WHAT YOU ARE ASKED TO DO:
Repeat precisely the span of lines below that opens with the line containing "[worst_hold_path]" and closes with the line containing "edfxtp_1 | 472 | 472", both included.

SUPPLIED MATERIAL:
**src/rtl/dma_pkg.sv**
```systemverilog
package dma_pkg;
  // ==========================================================================
  // register map: byte offsets within a channel window, then global registers at 8'h80 and up
  localparam logic [7:0] CH_CTRL   = 8'h00; // channel_control_register
  localparam logic [7:0] CH_TRIG   = 8'h04;
  localparam logic [7:0] CH_SRC    = 8'h08;
  localparam logic [7:0] CH_DST    = 8'h0c;
  localparam logic [7:0] CH_CNT    = 8'h10; // transaction_count_register
  localparam logic [7:0] CH_STRIDE = 8'h20; // bytes per channel window
  localparam logic [7:0] G_LOWER   = 8'h80; // lower_address_limit
  localparam logic [7:0] G_UPPER   = 8'h84; // upper_address_limit
  localparam logic [7:0] G_STATUS  = 8'h88;
  localparam logic [7:0] G_MASK    = 8'h8c;
  // ==========================================================================
  // control fields
  localparam int F_EN = 0;
  localparam int F_SIZE = 1;
  localparam int F_MODE = 2; // two bits
  localparam int F_RELOAD = 4;
  localparam int F_SAM = 5; // two bits: 0 fixed,1 inc,2 dec
  localparam int F_DAM = 7;
  localparam int F_SIND = 9;
  localparam int F_DIND = 10;
  localparam logic [15:0] CTRL_RESET = 16'h0002; // word size
  localparam logic [15:0] SFR_TOP = 16'h07ff;
  localparam logic [15:0] RAM_BASE = 16'h0800;
  localparam int N_TRIG = 63;
  typedef enum logic [1:0] {M_ONESHOT=2'h0, M_CONT=2'h1, M_REP_ONE=2'h2, M_REP_CONT=2'h3} mode_t;
  typedef enum logic [1:0] {S_IDLE=2'b00, S_READ=2'b01, S_WRITE=2'b11, S_STEP=2'b10} xfer_state_t;
  typedef struct packed {
    logic        req;
    logic        we;
    logic [15:0] addr;
    logic [1:0]  be;
    logic [15:0] wdata;
  } ds_req_t;
endpackage

```
**src/rtl/dma_ctrl.sv**
```systemverilog
`timescale 1ns/1ps
`default_nettype none
module dma_ctrl #(
  parameter int NCH = 4
) (
  input  wire logic                 i_mclk,
  input  wire logic                 i_rst_n,
  input  wire logic [7:0]           avs_address,
  input  wire logic                 avs_read,
  input  wire logic                 avs_write,
  input  wire logic [31:0]          avs_writedata,
  output logic      [31:0]          avs_readdata,
  output logic                      avs_waitrequest,
  input  wire logic [dma_pkg::N_TRIG-1:0] i_trig,
  input  wire logic [15:0]          i_adc_offset,
  output dma_pkg::ds_req_t          o_ds,
  input  wire logic                 i_ds_ack,
  input  wire logic [15:0]          i_ds_rdata,
  output logic                      o_irq
);
  import dma_pkg::*;
  localparam int CW = $clog2(NCH);
  initial begin
    if (NCH < 2 || NCH > 8) $error("channel count must be 2..8");
  end
  // ==========================================================================
  // per-channel configuration
  logic [15:0] ctrl_q [NCH];
  logic [5:0]  tsel_q [NCH];
  logic [15:0] cnt_q  [NCH];
  logic [15:0] rem_q  [NCH];
  logic [15:0] src_q  [NCH];
  logic [15:0] dst_q  [NCH];
  logic [15:0] lower_q, upper_q;
  logic [2*NCH-1:0] stat_q, mask_q; // low half done, high half limit error
  logic [NCH-1:0] pend_q, busy_q;
  logic [CW-1:0]  cur_q;
  xfer_state_t    st_q;
  logic [15:0]    data_q, sa_q, da_q;
  logic           rd_pend_q;
  logic [1:0]     acc_q;
  logic [N_TRIG-1:0] trig_m_q, trig_s_q, trig_prev_q;
  logic [15:0]    off_m_q, off_s_q;
  // the converter offset comes from its own logic, synchronised anyway
  always_ff @(posedge i_mclk) begin
    trig_m_q <= i_trig;
    trig_s_q <= trig_m_q;
    trig_prev_q <= trig_s_q;
    off_m_q <= i_adc_offset;
    off_s_q <= off_m_q;
  end
  // ==========================================================================
  // base addresses live in the small memory; shadow copies drive the stepping
  logic         ram_we;
  logic [3:0]   ram_wa, ram_ra;
  logic [15:0]  ram_wd, ram_rd;
  dma_regram #(.DEPTH(16), .AW(4)) u_base (
    .i_mclk  (i_mclk),
    .i_we    (ram_we),
    .i_waddr (ram_wa),
    .i_wdata (ram_wd),
    .i_raddr (ram_ra),
    .o_rdata (ram_rd)
  );

  function automatic logic [7:0] reg_sel(input logic [7:0] a);
    reg_sel = a & 8'h1c;
  endfunction
  function automatic logic [CW-1:0] ch_of(input logic [7:0] a);
    ch_of = CW'(a[7:5]);
  endfunction
  function automatic logic [15:0] step(input logic [15:0] a, input logic [1:0] m,
                                       input logic byte_sz);
    logic [15:0] d;
    d = byte_sz ? 16'h0001 : 16'h0002;
    if (m == 2'h1) step = a + d;
    else if (m == 2'h2) step = a - d;
    else step = a;
  endfunction

  // ==========================================================================
  // bus slave: two wait cycles on every access, the second covers the memory's registered read
  logic is_ch, is_wr;
  assign is_ch = avs_address < G_LOWER && ch_of(avs_address) < NCH;
  assign is_wr = avs_write && !avs_waitrequest;
  // base writes land only at the edge that ends the wait, like every other register
  assign ram_we = is_wr && is_ch && (reg_sel(avs_address) == CH_SRC
                  || reg_sel(avs_address) == CH_DST);
  assign ram_wa = {2'(ch_of(avs_address)), reg_sel(avs_address) == CH_DST, 1'b0};
  assign ram_wd = avs_writedata[15:0];
  assign ram_ra = ram_wa;

  always_ff @(posedge i_mclk) begin
    if (!i_rst_n) begin
      acc_q <= 2'h0;
      avs_waitrequest <= 1'b1;
    end else if ((avs_read || avs_write) && acc_q == 2'h0) begin
      acc_q <= 2'h1;
    end else if (acc_q == 2'h1) begin
      acc_q <= 2'h2;
      avs_waitrequest <= 1'b0;
    end else begin
      acc_q <= 2'h0;
      avs_waitrequest <= 1'b1;
    end
  end

  // read mux
  always_ff @(posedge i_mclk) begin
    if (!i_rst_n) begin
      avs_readdata <= 32'h0;
    end else if (acc_q == 2'h1) begin
      if (is_ch && reg_sel(avs_address) == CH_CTRL) begin
        avs_readdata <= {15'h0, busy_q[ch_of(avs_address)], ctrl_q[ch_of(avs_address)]};
      end else if (is_ch && reg_sel(avs_address) == CH_TRIG) begin
        avs_readdata <= {26'h0, tsel_q[ch_of(avs_address)]};
      end else if (is_ch && (reg_sel(avs_address) == CH_SRC
                   || reg_sel(avs_address) == CH_DST)) begin
        avs_readdata <= {16'h0, ram_rd};
      end else if (is_ch && reg_sel(avs_address) == CH_CNT) begin
        avs_readdata <= {rem_q[ch_of(avs_address)], cnt_q[ch_of(avs_address)]};
      end else if (avs_address == G_LOWER) begin
        avs_readdata <= {16'h0, lower_q};
      end else if (avs_address == G_UPPER) begin
        avs_readdata <= {16'h0, upper_q};
      end else if (avs_address == G_STATUS) begin
        avs_readdata <= 32'(stat_q);
      end else if (avs_address == G_MASK) begin
        avs_readdata <= 32'(mask_q);
      end else begin
        avs_readdata <= 32'h0; // unmapped reads zero
      end
    end
  end

  // ==========================================================================
  // configuration writes; every channel owns its own control, trigger and count, while limits and mask are shared
  always_ff @(posedge i_mclk) begin
    if (!i_rst_n) begin
      for (int c = 0; c < NCH; c++) begin
        ctrl_q[c] <= CTRL_RESET;
        tsel_q[c] <= 6'h0;
        cnt_q[c]  <= 16'h0;
      end
      lower_q <= RAM_BASE;
      upper_q <= 16'hffff;
      mask_q  <= '0;
    end else if (is_wr) begin
      if (is_ch && reg_sel(avs_address) == CH_CTRL) begin
        ctrl_q[ch_of(avs_address)] <= avs_writedata[15:0];
      end else if (is_ch && reg_sel(avs_address) == CH_TRIG) begin
        tsel_q[ch_of(avs_address)] <= avs_writedata[5:0];
      end else if (is_ch && reg_sel(avs_address) == CH_CNT) begin
        cnt_q[ch_of(avs_address)] <= avs_writedata[15:0];
      end else if (avs_address == G_LOWER) begin
        lower_q <= avs_writedata[15:0];
      end else if (avs_address == G_UPPER) begin
        upper_q <= avs_writedata[15:0];
      end else if (avs_address == G_MASK) begin
        mask_q <= avs_writedata[2*NCH-1:0];
      end
    end
  end

  // ==========================================================================
  // trigger edge detect; index 0 is the highest-priority source, so the
  // table is reversed: trigger number n is source N_TRIG-1-n
  logic [NCH-1:0] hit;
  logic [NCH-1:0] done_ev;
  generate
    for (genvar c = 0; c < NCH; c++) begin : g_trig
      logic [5:0] idx;
      assign idx = 6'(N_TRIG - 1) - tsel_q[c];
      // selected source fires, or a completion on any channel, its own included, chains it
      assign hit[c] = ctrl_q[c][F_EN] && ((idx < 6'(N_TRIG) && trig_s_q[idx]
                      && !trig_prev_q[idx]) || (tsel_q[c] == 6'h3f && |done_ev));
    end
  endgenerate

  // arbitration: lowest numbered pending channel wins
  logic [CW-1:0] win;
  logic          any_pend;
  always_comb begin
    win = '0;
    any_pend = 1'b0;
    for (int c = NCH - 1; c >= 0; c--) begin
      if (pend_q[c] && ctrl_q[c][F_EN]) begin
        win = CW'(c);
        any_pend = 1'b1;
      end
    end
  end

  // ==========================================================================
  // transfer engine
  logic in_lim_s, in_lim_d, last, cur_cont, lim_err;
  logic [15:0] ea_s, ea_d;
  mode_t cur_mode;
  assign cur_mode = mode_t'(ctrl_q[cur_q][F_MODE+:2]);
  assign cur_cont = cur_mode == M_CONT || cur_mode == M_REP_CONT;
  // base plus converter offset in indirect mode
  assign ea_s = ctrl_q[cur_q][F_SIND] ? sa_q + off_s_q : sa_q;
  assign ea_d = ctrl_q[cur_q][F_DIND] ? da_q + off_s_q : da_q;
  // register region is never limited; RAM must sit inside the window
  assign in_lim_s = ea_s <= SFR_TOP || (ea_s >= lower_q && ea_s <= upper_q);
  assign in_lim_d = ea_d <= SFR_TOP || (ea_d >= lower_q && ea_d <= upper_q);
  assign lim_err  = st_q == S_READ && !rd_pend_q && !(in_lim_s && in_lim_d);
  assign last = !cur_cont || rem_q[cur_q] <= 16'h1;

  always_ff @(posedge i_mclk) begin
    if (!i_rst_n) begin
      st_q <= S_IDLE;
      cur_q <= '0;
      o_ds <= '0;
      rd_pend_q <= 1'b0;
      data_q <= 16'h0;
      sa_q <= 16'h0;
      da_q <= 16'h0;
    end else begin
      case (st_q)
        S_IDLE: begin
          if (any_pend) begin
            cur_q <= win;
            sa_q <= src_q[win];
            da_q <= dst_q[win];
            st_q <= S_READ;
          end
        end
        S_READ: begin
          if (lim_err) begin
            st_q <= S_IDLE; // aborted
          end else if (!rd_pend_q) begin
            o_ds <= '{req: 1'b1, we: 1'b0, addr: ea_s, be: 2'b11, wdata: 16'h0};
            rd_pend_q <= 1'b1;
          end else if (i_ds_ack) begin
            o_ds.req <= 1'b0;
            rd_pend_q <= 1'b0;
            // byte lane picked by address bit 0
            if (!ctrl_q[cur_q][F_SIZE]) begin
              data_q <= {8'h0, ea_s[0] ? i_ds_rdata[15:8] : i_ds_rdata[7:0]};
            end else begin
              data_q <= i_ds_rdata;
            end
            st_q <= S_WRITE;
          end
        end
        S_WRITE: begin
          if (!o_ds.req) begin
            o_ds.req <= 1'b1;
            o_ds.we <= 1'b1;
            o_ds.addr <= ea_d;
            o_ds.be <= ctrl_q[cur_q][F_SIZE] ? 2'b11 : (ea_d[0] ? 2'b10 : 2'b01);
            o_ds.wdata <= ctrl_q[cur_q][F_SIZE] ? data_q : {data_q[7:0], data_q[7:0]};
          end else if (i_ds_ack) begin
            o_ds <= '0;
            st_q <= S_STEP;
          end
        end
        default: begin
          // block sides step, fixed sides hold
          sa_q <= step(sa_q, ctrl_q[cur_q][F_SAM+:2], !ctrl_q[cur_q][F_SIZE]);
          da_q <= step(da_q, ctrl_q[cur_q][F_DAM+:2], !ctrl_q[cur_q][F_SIZE]);
          // continuous series runs on back to back while enabled
          st_q <= (cur_cont && !last && ctrl_q[cur_q][F_EN]) ? S_READ : S_IDLE;
        end
      endcase
    end
  end

  // ==========================================================================
  // per-channel state: pending, busy, remaining count, working addresses
  logic step_now;
  assign step_now = st_q == S_STEP;
  always_ff @(posedge i_mclk) begin
    if (!i_rst_n) begin
      pend_q <= '0;
      busy_q <= '0;
      done_ev <= '0;
      for (int c = 0; c < NCH; c++) begin
        rem_q[c] <= 16'h0;
        src_q[c] <= 16'h0;
        dst_q[c] <= 16'h0;
      end
    end else begin
      done_ev <= '0;
      for (int c = 0; c < NCH; c++) begin
        // disabled channel drops triggers and pending work
        if (!ctrl_q[c][F_EN]) begin
          pend_q[c] <= 1'b0;
          busy_q[c] <= 1'b0;
        end else if (hit[c] && !busy_q[c]) begin
          pend_q[c] <= 1'b1;
          busy_q[c] <= 1'b1;
          if (rem_q[c] == 16'h0) rem_q[c] <= cnt_q[c];
        end
        if (ram_we && ch_of(avs_address) == CW'(c)) begin
          if (reg_sel(avs_address) == CH_SRC) src_q[c] <= ram_wd;
          else dst_q[c] <= ram_wd;
        end
      end
      if (st_q == S_IDLE && any_pend) pend_q[win] <= 1'b0;
      if (lim_err) begin
        busy_q[cur_q] <= 1'b0;
        rem_q[cur_q] <= 16'h0;
      end else if (step_now) begin
        rem_q[cur_q] <= rem_q[cur_q] - 16'h1;
        if (last || !ctrl_q[cur_q][F_EN]) begin
          busy_q[cur_q] <= 1'b0; // one trigger, one series
          done_ev[cur_q] <= last;
          rem_q[cur_q] <= 16'h0;
          // reload of base addresses: optional, forced in repeated modes
          if (!(ctrl_q[cur_q][F_RELOAD] || cur_mode == M_REP_ONE
                || cur_mode == M_REP_CONT)) begin
            src_q[cur_q] <= step(sa_q, ctrl_q[cur_q][F_SAM+:2], !ctrl_q[cur_q][F_SIZE]);
            dst_q[cur_q] <= step(da_q, ctrl_q[cur_q][F_DAM+:2], !ctrl_q[cur_q][F_SIZE]);
          end
        end
      end
    end
  end

  // ==========================================================================
  // enable stays set after a block in every mode, one-shot or repeated; only a bus write clears it
  // sticky status, set wins over write-one clear
  logic [2*NCH-1:0] ev, stat_d;
  always_comb begin
    ev = '0;
    ev[NCH-1:0] = done_ev;
    if (lim_err) ev[NCH + int'(cur_q)] = 1'b1;
    stat_d = stat_q | ev;
    if (is_wr && avs_address == G_STATUS) stat_d = (stat_q & ~avs_writedata[2*NCH-1:0]) | ev;
  end
  // irq follows the next status, so a clear drops it at the same edge
  always_ff @(posedge i_mclk) begin
    if (!i_rst_n) begin
      stat_q <= '0;
      o_irq <= 1'b0;
    end else begin
      stat_q <= stat_d;
      o_irq <= |(stat_d & mask_q);
    end
  end
endmodule // dma_ctrl
`default_nettype wire

```
**src/rtl/dma_regram.sv**
```systemverilog
`timescale 1ns/1ps
`default_nettype none
// small register-file memory, registered read data
module dma_regram #(
  parameter int DEPTH = 16,
  parameter int AW    = 4
) (
  input  wire logic          i_mclk,
  input  wire logic          i_we,
  input  wire logic [AW-1:0] i_waddr,
  input  wire logic [15:0]   i_wdata,
  input  wire logic [AW-1:0] i_raddr,
  output logic      [15:0]   o_rdata
);
  logic [15:0] mem [DEPTH];
  initial begin
    if (DEPTH > (1 << AW)) $error("depth exceeds address range");
  end
  // ==========================================================================
  // write port and registered read
  always_ff @(posedge i_mclk) begin
    if (i_we) begin
      mem[i_waddr] <= i_wdata;
    end
    o_rdata <= mem[i_raddr];
  end
endmodule // dma_regram
`default_nettype wire

```
**config.mk**
```make
export PLATFORM = sky130hd
export DESIGN_NAME = dma_ctrl
export DESIGN_NICKNAME = d
export VERILOG_FILES = /design/src/rtl/dma_pkg.sv /design/src/rtl/dma_ctrl.sv /design/src/rtl/dma_regram.sv
export SDC_FILE = /design/constraint.sdc
export NUM_CORES = 2
export LEC_CHECK = 0
export BUFFER_PORTS_ARGS = -buffer_cell sky130_fd_sc_hd__buf_4
export CORE_UTILIZATION = 45
export CTS_CLUSTER_DIAMETER = 50
export DETAILED_ROUTE_END_ITERATION = 10
export GPL_TIMING_DRIVEN = 0
export HOLD_SLACK_MARGIN = 0.02
export PLACE_DENSITY = 0.63
export SKIP_LAST_GASP = 1
export SLEW_MARGIN = 15
export SYNTH_ARGS = -nofsm -noshare
export SYNTH_HDL_FRONTEND = slang
export SYNTH_SLANG_ARGS = --single-unit
```
**constraint.sdc**
```tcl
create_clock -name i_mclk -period 5.3 [get_ports i_mclk]
set_input_delay 1.06 -clock i_mclk [delete_from_list [all_inputs] [get_ports i_mclk]]
set_output_delay 1.06 -clock i_mclk [all_outputs]
set_load 0.05 [all_outputs]
```
==> reports/results.ini <==
[clock_tree]
hold_buffers = 0
tritoncts = yes
htreeDepth = 3
cts_made_buffers = 109
root_buffer = clkbuf_16
cts.sinks = 896
insertion_delay_ps = 710
clkTransAtPathRegs_ps = 60
clockBufferDepth = 3

[timing]
max_freq_mhz = 191
setup_viol = 0
fin_skew_ps = 37.7
hold_viol = 0
period_share = 0.985
min_period_ps = 5220
drv_slew = 0
worst_slew_pin_slew_ps = 1370
whs_ps = 322
slew_headroom = 0.0809
tns_ps = 0

[drt]
wl_met2_um = 63400
vias_per_cell = 6.16
drt_iter0_markers = 4354
drc = 0
wl_um = 145000
drt.antenna.violating_nets = 0
wl_met1_um = 56900
dr.max_layer_used = met5
avgRoutedWirePerCell_um = 26.9
vias = 33200
dr_wl_met3_um = 16400
dr.pass1.iters = 7

[placed_design]
numPortBuffers = 188
dpl-instance-area_um2 = 45500
dp_hpwl_um = 108000
gp_congestion = 1.00

[yosys]
synthSimpleGateAreaFrac = 0.123
synth_top_family_by_area = compound AO/OA/AOI/OAI gates
synthesis.area_um2 = 42200
synth.distinct_cells = 96
synth_compound_area_frac = 0.128
seq_area_frac_synth = 0.538
yosys_register_bits = 896
syn_area_per_cell_um2 = 11.5
syn_nets = 3937
synth-async-reset-ratio = 0
synthFlopType = edfxtp_1
synthAdderAreaFrac = 0.0361
synth-edff-count = 472
synth_mux_area_frac = 0.119
syn_inst = 3679
synth_xor_area_frac = 0.0168
yosys_warnings = 0

[outcome]
status = finished, final reports clean

[setup_path]
cp-end-kind = flip-flop
crit_fanout = 10
start_kind = flip-flop
arrival_ps = 5620
required_ps = 5700
critical_path_class = reg -> reg

[power_and_ir_drop]
cellPowerDensity_nw_per_um2 = 342
power_mw = 17.1
power.leakage_nw = 18.6
ir_worst_vdd_uv = 298

[cells_and_area]
final_cell_area_um2 = 50100
finish.utilization = 0.543
area_growth_pct = 18.8
drive_gt1_frac = 0.198
nets = 4304
multiInputGateArea_um2 = 18300
regArea_um2 = 22700
fillers = 7980

[die]
start_util = 0.457
die_w_um = 308
die-area_um2 = 94900
ios = 210
core_um2 = 92200
num_rows = 111
die_h_um = 308

[flow_run]
maxCapViolCount = 0

[grt]
overflow = 0
grt_pass1_wl_um = 211000
grt_max_degree = 17
antenna_found_initial = 3
grt_pass1_vias = 32000
grt_use_total = 0.302

[worst_hold_path]
min_path_type = reg -> reg

## state kept, by name, indices dropped and copies added (netlist names), 24 cells and up, named ones only
register / count
avs_readdata: 32
cnt_q: 64
ctrl_q: 64
dst_q: 64
o_ds: 36
rem_q: 64
src_q: 64
trig_m_q: 63
trig_prev_q: 63
trig_s_q: 63
tsel_q: 24
u_base.mem: 128
## kinds of logic (layout without fill, tap and decap cells)
family	after synthesis	count (layout)
flip-flops	896	896
other	0	1
XOR/XNOR	79	79
AND/OR/NAND/NOR	1072	1072
adder cells (fa/ha/maj)	118	118
buffers and inverters	419	878
multiplexers	283	284
AO/OA/AOI/OAI	812	812
## critical path, stage by stage (launching register included)
cell and delay (ps):
dfxtp_2 480, buf_8 240, buf_12 200, buf_4 300, mux4_2 470, inv_1 100, ha_1 240, nor2_1 100
nor2_1 90, nand3_1 80, o21ai_1 480, o21ai_2 330, a2111oi_2 450, nand2_1 200, clkbuf_1 320, o311ai_2 330
buf_4 280, buf_4 180
## per-stage QoR
| step | setup WS [ps] | cells |
|---|---|---|
| after floorplan | 194 | 3679 |
| after global placement | -2320 | 5110 |
| after detailed placement | -1290 | 5141 |
| after CTS | -199 | 5352 |
| after global routing | -8.15 | 5382 |
| final | 77.0 | 5383 |
## cell usage in the layout (no fill, tap or decap), types with 38 or more instances in the layout
master | netlist | routed
buf_4 | 6 | 247
ha_1 | 112 | 109
o21ai_0 | 213 | 188
clkbuf_16 | 0 | 115
o22ai_1 | 79 | 78
and3_1 | 56 | 56
nand3_1 | 194 | 192
mux4_2 | 169 | 169
clkbuf_1 | 203 | 211
dfxtp_1 | 424 | 412
nor2_1 | 269 | 265
nand2b_1 | 64 | 64
nor2b_1 | 39 | 38
edfxtp_1 | 472 | 472
mux2i_1 | 81 | 78
nand2_1 | 258 | 257
inv_1 | 157 | 154
a21oi_1 | 182 | 171
## path summary, 6_finish.rpt
check	startpoint	end	slack, ps	depth (start not counted)
setup / recovery	flip-flop	dst_q[2][0]	80	17
hold / removal	trig_m_q[23]	trig_s_q[23]	320	0
setup reg to reg	flip-flop	dst_q[2][0]	80	17
hold reg to reg	trig_m_q[23]	trig_s_q[23]	320	0
## layout make-up
cell class                 instances  area share
antenna                            1   0.0000500
timing repair buffer             258      0.0407
sequential                       896       0.453
tap                             1243      0.0310
clock inverter                    62      0.0131
clock buffer                     142      0.0621
multi-input combinational       2365       0.366
inverter                         160      0.0121
buffer                           256      0.0219
## timing repair
action                                 in CTS  in global routing
resized for setup                          65                 68
gates cloned                                0                  1
endpoints found under the hold margin       0                  0
pin swaps                                   2                 27
setup endpoints to repair                 461                222
buffers inserted                            8                 31
## synth_stat cells (56+ instances only)
cell / number / area (um2)
edfxtp_1: 472 / 14200
dfxtp_1: 424 / 8490
nor2_1: 269 / 1010
nand2_1: 258 / 968
o21ai_0: 213 / 1070
clkbuf_1: 203 / 762
nand3_1: 194 / 971
a21oi_1: 182 / 911
mux4_2: 169 / 3810
inv_1: 157 / 589
ha_1: 112 / 1400
mux2i_1: 81 / 811
o22ai_1: 79 / 494
nand2b_1: 64 / 400
and3_1: 56 / 350
## report_power, final
group / switching [mW] / leakage (nW) / internal (mW) / total (mW)
Combinational: 1.20 / 8.58 / 0.670 / 1.87
Sequential: 0.139 / 8.21 / 7.52 / 7.66
Clock: 3.13 / 1.84 / 4.49 / 7.62
Total: 4.47 / 18.6 / 12.7 / 17.1
## layer usage
metal	global-route usage	vias up
met3	0.0726	383
met2	0.458	2034
met1	0.403	16100
li1	-	14600
met5	0	-
met4	0.154	4
Power figures use the tool's default switching activity.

EXPECTED OUTPUT:
[worst_hold_path]
min_path_type = reg -> reg

## state kept, by name, indices dropped and copies added (netlist names), 24 cells and up, named ones only
register / count
avs_readdata: 32
cnt_q: 64
ctrl_q: 64
dst_q: 64
o_ds: 36
rem_q: 64
src_q: 64
trig_m_q: 63
trig_prev_q: 63
trig_s_q: 63
tsel_q: 24
u_base.mem: 128
## kinds of logic (layout without fill, tap and decap cells)
family	after synthesis	count (layout)
flip-flops	896	896
other	0	1
XOR/XNOR	79	79
AND/OR/NAND/NOR	1072	1072
adder cells (fa/ha/maj)	118	118
buffers and inverters	419	878
multiplexers	283	284
AO/OA/AOI/OAI	812	812
## critical path, stage by stage (launching register included)
cell and delay (ps):
dfxtp_2 480, buf_8 240, buf_12 200, buf_4 300, mux4_2 470, inv_1 100, ha_1 240, nor2_1 100
nor2_1 90, nand3_1 80, o21ai_1 480, o21ai_2 330, a2111oi_2 450, nand2_1 200, clkbuf_1 320, o311ai_2 330
buf_4 280, buf_4 180
## per-stage QoR
| step | setup WS [ps] | cells |
|---|---|---|
| after floorplan | 194 | 3679 |
| after global placement | -2320 | 5110 |
| after detailed placement | -1290 | 5141 |
| after CTS | -199 | 5352 |
| after global routing | -8.15 | 5382 |
| final | 77.0 | 5383 |
## cell usage in the layout (no fill, tap or decap), types with 38 or more instances in the layout
master | netlist | routed
buf_4 | 6 | 247
ha_1 | 112 | 109
o21ai_0 | 213 | 188
clkbuf_16 | 0 | 115
o22ai_1 | 79 | 78
and3_1 | 56 | 56
nand3_1 | 194 | 192
mux4_2 | 169 | 169
clkbuf_1 | 203 | 211
dfxtp_1 | 424 | 412
nor2_1 | 269 | 265
nand2b_1 | 64 | 64
nor2b_1 | 39 | 38
edfxtp_1 | 472 | 472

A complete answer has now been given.